O documento também aponta denúncias de assédio moral, uso de apelidos ofensivos, atitudes preconceituosas e relatos de assédio sexual, que teriam causado medo, desgaste emocional e prejuízos à qualidade do serviço prestado.
No sábado (17), um vídeo envolvendo uma médica da UPA passou a circular nas redes sociais. Nas imagens, ao comentar sobre a possibilidade de aumento salarial, ela recebe como resposta que deveria “trabalhar de biquíni” para “ganhar o que quisesse”, além de comentários considerados ofensivos. A fala foi interpretada como assédio sexual e moral.
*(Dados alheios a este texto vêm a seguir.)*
`config.mk`:
```
export PLATFORM = sky130hd
export DESIGN_NAME = alu
export DESIGN_NICKNAME = d
export VERILOG_FILES = /design/src/design/cpu_pkg.sv /design/src/design/alu.sv
export VERILOG_INCLUDE_DIRS = /design/src /design/src/design
export SDC_FILE = /design/constraint.sdc
export NUM_CORES = 1
export LEC_CHECK = 0
export BUFFER_PORTS_ARGS = -buffer_cell sky130_fd_sc_hd__buf_2
export CORE_MARGIN = 5
export CORE_UTILIZATION = 60
export CTS_BUF_LIST = sky130_fd_sc_hd__clkbuf_16
export DETAILED_ROUTE_END_ITERATION = 12
export HOLD_SLACK_MARGIN = 0.1
export PLACE_DENSITY = 0.85
export SKIP_CTS_REPAIR_TIMING = 1
export SLEW_MARGIN = 15
export SYNTH_ARGS = -nofsm -noshare
export SYNTH_HDL_FRONTEND = slang
export SYNTH_SLANG_ARGS = --single-unit
```
`constraint.sdc`:
```
create_clock -name clk -period 5.35 [get_ports clk]
set_input_delay 0.535 -clock clk [delete_from_list [all_inputs] [get_ports clk]]
set_output_delay 0.535 -clock clk [all_outputs]
set_load 0.05 [all_outputs]
```
`src/design/cpu_params.svh`:
```
`ifndef CPU_PARAMS_SVH
`define CPU_PARAMS_SVH

// data word and instruction width
`define CPU_WORD_W 16

// program memory word address width
`define CPU_IMEM_AW 8

// data memory word address width
`define CPU_DMEM_AW 8

// general register count, register 0 reads zero
`define CPU_NREGS 16

`endif

```
`src/design/cpu_pkg.sv`:
```
`include "cpu_params.svh"

package cpu_pkg;

  // one data word, instruction, pc or byte address
  typedef logic [`CPU_WORD_W-1:0] word_t;

  // register file index
  typedef logic [$clog2(`CPU_NREGS)-1:0] reg_idx_t;

  // flag vector, bit 2 is N, bit 1 is Z, bit 0 is V
  typedef logic [2:0] flags_t;

  // branch condition code from instr[11:9]
  typedef logic [2:0] cond_t;

  // program memory word index on the load port
  typedef logic [`CPU_IMEM_AW-1:0] imem_addr_t;

  // opcode field instr[15:12]
  typedef enum logic [3:0] {
    // register-register arithmetic, writes N, Z and V
    OP_ADD = 4'h0,
    OP_SUB = 4'h1,
    // logic ops, write Z only
    OP_XOR = 4'h2,
    OP_AND = 4'h3,
    // shifts by instr[3:0], write Z only
    OP_SLL = 4'h4,
    OP_SRL = 4'h5,
    OP_SRA = 4'h6,
    OP_OR  = 4'h7,
    // word load and store
    OP_LW  = 4'h8,
    OP_SW  = 4'h9,
    // byte inserts into rd
    OP_LLB = 4'hA,
    OP_LHB = 4'hB,
    // relative and register branches
    OP_B   = 4'hC,
    OP_BR  = 4'hD,
    // rd gets pc+2
    OP_PCS = 4'hE,
    // halt, pc holds
    OP_HLT = 4'hF
  } opcode_e;

endpackage

```
`src/design/alu.sv`:
```
`timescale 1ns/1ps
`include "cpu_params.svh"

module alu (
  input  logic             clk,
  input  logic             rst_n,
  input  cpu_pkg::opcode_e opcode,
  input  cpu_pkg::word_t   op_a,
  input  cpu_pkg::word_t   op_b,
  input  logic [3:0]       shamt,
  output cpu_pkg::word_t   result,
  output cpu_pkg::flags_t  flags
);

  import cpu_pkg::*;

  localparam int MSB = `CPU_WORD_W - 1;

  logic sign_a;
  logic sign_b;
  logic sign_r;
  logic ovf;
  logic z_we;
  logic nv_we;

  // operation select
  always_comb begin
    case (opcode)
      OP_ADD:  result = op_a + op_b;
      OP_SUB:  result = op_a - op_b;
      OP_XOR:  result = op_a ^ op_b;
      OP_AND:  result = op_a & op_b;
      OP_OR:   result = op_a | op_b;
      OP_SLL:  result = op_a << shamt;
      OP_SRL:  result = op_a >> shamt;
      // arithmetic right shift keeps the sign bit
      OP_SRA:  result = word_t'($signed(op_a) >>> shamt);
      default: result = '0;
    endcase
  end

  // sign bits for overflow detection
  assign sign_a = op_a[MSB];
  assign sign_b = op_b[MSB];
  assign sign_r = result[MSB];

  // add overflows when like signs give an unlike result
  // sub overflows when unlike signs give a result unlike op_a
  always_comb begin
    case (opcode)
      OP_ADD:  ovf = (sign_a == sign_b) && (sign_r != sign_a);
      OP_SUB:  ovf = (sign_a != sign_b) && (sign_r != sign_a);
      default: ovf = 1'b0;
    endcase
  end

  // Z on opcodes 0 to 7, N and V on ADD and SUB only
  assign z_we  = ~opcode[3];
  assign nv_we = (opcode == OP_ADD) || (opcode == OP_SUB);

  // flag register, bits N, Z, V
  always_ff @(posedge clk or negedge rst_n) begin
    if (!rst_n) begin
      flags <= '0;
    end else begin
      if (z_we) begin
        flags[1] <= (result == '0);
      end
      if (nv_we) begin
        flags[2] <= sign_r;
        flags[0] <= ovf;
      end
    end
  end

endmodule

```
# Word-level counts from Yosys, hierarchy flattened
# Cells that the tools add are included.
# classes
add_sub_neg,2
mul,0
n_div,0
order_cmp,0
eq_ne,10
shifts,3
n_mux,2
bitwise_logic,3
n_reduce_logical,5
# op_table
op,count
16-bit one-hot mux with 8 select lines,1
16-bit adder,1
16-bit AND,1
4-bit by 3-bit equality test with 1-bit output (second input constant),4
16-bit zero test,1
16-bit OR,1
16-bit by 4-bit left shift with 16-bit output,1
16-bit by 4-bit >> shifter with 16-bit output,1
16-bit by 4-bit >>> shifter with 16-bit output,1
16-bit subtractor,1
16-bit XOR,1
4-bit by 2-bit equality test with 1-bit output (second input constant),2
4-bit by 1-bit equality test with 1-bit output (second input constant),1
4-bit zero test,1
1-bit logical AND,2
1-bit != test,2
1-bit one-hot mux with 2 select lines,1
1-bit equality test,1
1-bit logical OR,1
# word_totals
register_bits,3
latchBits,0
ramBits,0
romBits,0
output_inout_bits,19
word_cells,27
n_memories,0

# Longest topological paths before layout
# Gate-level depths: netlist of run 1.
# logic_depth
depth_word,5
mapped_depth,16
ltp_nobuf,15

# Least setup slack after synthesis of run 1
# OpenSTA, ideal clock, no wires.
# synth_path
kind,in2out
start,input port opcode[2]
end,output port result[13]
arrival_time_ns,5.074
slack_ns,-0.259
path_stages,13
path_cell_list,clkbuf_1 -> nor3_1 -> and2_1 -> clkbuf_1 -> nor2_1 -> xnor2_1 -> ha_1 -> nand2_1 -> a211oi_1 -> o2111ai_1 -> a211oi_1 -> o21ai_0 -> o311ai_0
# synth_between
elab_chain_len,2
word_cells_on_any_way,9
classes_between,eq/ne: 7; mux: 1; reduce/logical: 1
# synth_lines
item,line,rtl
start: declaration,alu.sv:7,"input cpu_pkg::opcode_e opcode,"
"4-bit by 3-bit equality test with 1-bit output, or another cell as far along",alu.sv:28,case (opcode)
16-bit one-hot mux with 8 select lines *,alu.sv:28,
end: declaration,alu.sv:11,"output cpu_pkg::word_t result,"
# Every way passes the cells marked *; elsewhere a longest branch is shown, timed or not.

# Final worst setup path of run 1
# layout_path
start,input port opcode[2]
end,output port result[15]
# Same word-level chain as after synthesis.

==> results.py, run 1 <==
metrics = {
    "run_status": {
        "outcome": "completed",
    },
    "logic_synthesis": {
        "synth_edf_count": 0,
        "synth-async-reset-ratio": 1.00,
        "yosysUniqueCellTypes": 65,
        "synth-seq-area-share": 0.0200,
        "ys_warn_count": 0,
        "ys.flop_type": "dfrtp_1",
        "netlist_area_sq_mm": 0.00376,
        "synth_nets": 588,
        "ys_ff_latch": 3,
        "syn_avg_cell_area_sq_um": 7.56,
        "synthCells": 497,
    },
    "setup_path": {
        "crit_arrival_ns": 4.28,
        "crit_type": "input port to output port",
        "critPathLaunchType": "input port",
        "worst-endpoint-required_ns": 4.82,
        "cp-end-kind": "output port",
        "cp_max_fo": 21,
    },
    "timing": {
        "setup_viol": 0,
        "fin_skew_ns": 0,
        "tns_ns": 0,
        "finalCriticalPeriod_ns": 4.81,
        "max_freq_ghz": 0.208,
        "finalHoldViolCount": 0,
        "finalCritPeriodShare": 0.899,
        "slew_headroom": 0.392,
        "slew_violations": 0,
        "rsz0062_at_grt": "false",
        "worst_pin_slew_ns": 0.913,
    },
    "placement": {
        "dp.cells": 607,
        "place_congestion": 1.02,
        "place_hpwl_um": 10100,
        "portBuffers": 60,
    },
    "pwr": {
        "clkPwrFrac": 0.191,
        "p_sw_uw": 327,
        "power_density_mw_per_mm2": 150,
        "p_seq_frac": 0.048,
        "leakagePower_nw": 1.87,
        "peakVddDrop_mv": 0.185,
        "intPower_uw": 293,
        "power_frac_comb": 0.761,
        "switching_share": 0.527,
    },
    "finish": {
        "mostFrequentLayoutCell": "buf_2",
        "final-seq-area_sq_um": 75.1,
        "n_antenna_cell": 0,
        "largestRegisters": "flags: 3 flops",
        "num-nets-final": 628,
        "area_growth_pct": 10.2,
        "final_cell_mix": "buf_2 (60), ha_1 (48), nand2_1 (43)",
        "final_cell_count_no_fill": 611,
        "drive_gt1_frac": 0.203,
        "nFillCells": 539,
        "largest_reg_flops": 3,
        "multi_input_area_sq_mm": 0.00339,
        "regMostFlops": "flags",
    },
    "global_routing": {
        "antenna_found_initial": 0,
        "grt_pass1_vias": 4097,
        "overflow": 0,
        "grt_max_degree": 43,
        "grt.total_usage": 0.337,
        "grt_first_pass_wirelength_um": 20700,
    },
    "die": {
        "core_area_sq_mm": 0.00599,
        "start_util": 0.627,
        "die_area_sq_mm": 0.00795,
        "rows": 28,
        "ios": 61,
        "die_h_um": 89.1,
        "die_x_um": 89.1,
    },
    "clock_tree": {
        "clock-sinks": 3,
        "cts_buffer_depth": 2,
        "clk_pin_slew_ns": 0.03,
        "cts_tree": "built",
        "numCtsBuffers": 3,
        "cts-htree-levels": 1,
        "clock-root-buffer": "clkbuf_16",
        "insertion_delay_ns": 0.23,
    },
    "drt": {
        "wl_met1_um": 4990,
        "num_vias": 4285,
        "first_iter_violations": 491,
        "wl_met3_um": 1450,
        "top_layer": "met4",
        "wl_um": 13100,
        "ant_nets": 0,
        "drc": 0,
        "wl_met2_um": 6030,
        "firstDrtPassIters": 5,
        "wl_per_cell_um": 21.4,
        "vias_per_cell": 7.01,
    },
    "job": {
        "maxCapViolCount": 0,
    },
    "hold_path": {
        "hold_path.class": "input port to asynchronous set/reset pin",
    },
}
synthesized netlist by cell type, types with 6 or more instances:
cell | n | share of area
ha_1 | 48 | 0.16
nand2_1 | 43 | 0.043
inv_1 | 38 | 0.038
nor2_1 | 37 | 0.037
o21ai_0 | 33 | 0.044
a21oi_1 | 30 | 0.040
mux4_2 | 25 | 0.15
nor3_1 | 21 | 0.028
xnor2_1 | 21 | 0.049
clkbuf_1 | 20 | 0.020
mux2i_1 | 13 | 0.035
nand3_1 | 10 | 0.013
o211ai_1 | 9 | 0.018
buf_2 | 8 | 0.011
mux2_2 | 8 | 0.024
a211oi_1 | 7 | 0.014
a31oi_1 | 6 | 0.010
nand2b_1 | 6 | 0.010
nor2b_1 | 6 | 0.010
worst paths after layout:
kind | start | slack, ns | cells after the start | end
min reg2reg | flags[2] | 0.49 | 2 | flags[2]
min in group clk | flags[2] | 0.49 | 2 | flags[2]
max reg2reg | flags[1] | 4.54 | 2 | flags[1]
max in group asynchronous | rst_n | 5.14 | 1 | flags[0]
min | rst_n | 0.1 | 1 | flags[2]
max | opcode[2] | 0.54 | 15 | result[15]
layer usage:
layer / vias up / GRT usage
li1: 1962 / -
met1: 1979 / 0.430
met2: 286 / 0.556
met3: 58 / 0.0553
met4: 0 / 0.154
met5: - / 0
through the flow:
stage | total power, mW | utilization | hold slack (ns) | setup WS (ns) | cell area [sq um]
global placement | 0.481 | 0.678 | 0.331 | 0.737 | 4060
CTS | 0.611 | 0.691 | 0.0999 | 0.620 | 4140
global route | 0.660 | 0.691 | 0.102 | 0.191 | 4140
finish | 0.619 | 0.691 | 0.0995 | 0.539 | 4140
detailed placement | 0.490 | 0.678 | 0.335 | 0.658 | 4060
floorplan | 0.370 | - | 0.239 | 0.0856 | 3760
cell families (layout without fill, tap and decap cells):
kind of cell / count (synthesis) / count (layout) / share of synthesized area
and+or+nand+nor: 154 / 154 / 0.199
DFF: 3 / 3 / 0.0200
adders and majority gates: 49 / 49 / 0.165
AOI/OAI and AO/OA: 146 / 146 / 0.263
buffers and inverters: 72 / 111 / 0.0799
xor gates and xnor gates: 26 / 26 / 0.0606
muxes: 47 / 47 / 0.211
critical path, cell delays in order:
cell and delay [ns]:
buf_2 0.28, nor3_1 0.11, buf_4 0.17, and2_1 0.25, a31o_2 0.25, xnor2_1 0.12
ha_1 0.34, a2111o_1 0.47, o2111ai_1 0.38, a211oi_1 0.15, o21ai_0 0.24, a21oi_1 0.13
xnor2_1 0.18, o21ai_0 0.32, buf_2 0.34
Diante das denúncias, a Prefeitura de São João del-Rei determinou a abertura de uma sindicância e o afastamento do diretor por até 60 dias, como medida preventiva. O Município informou que as apurações seguem dentro da legalidade e que não compactua com práticas de assédio. A Polícia Civil de Minas Gerais confirmou que investiga o caso, que corre em sigilo.
Além do ofício dos médicos, a vereadora Sinara Campos (PV), presidente da Comissão de Saúde da Câmara, protocolou documento apontando irregularidades na UPA, citando possível manipulação de indicadores e omissão de exames, e pediu a abertura de Processo Administrativo Disciplinar. Como medida administrativa, Claudiano Assunção foi nomeado interinamente para chefiar a unidade.
Na terça-feira (20), a Comissão de Saúde realizou reunião extraordinária para discutir o caso e iniciou a coleta de assinaturas para a abertura de uma CPI. Até o momento, três vereadores assinaram o pedido, sendo necessárias mais duas assinaturas para dar início às investigações.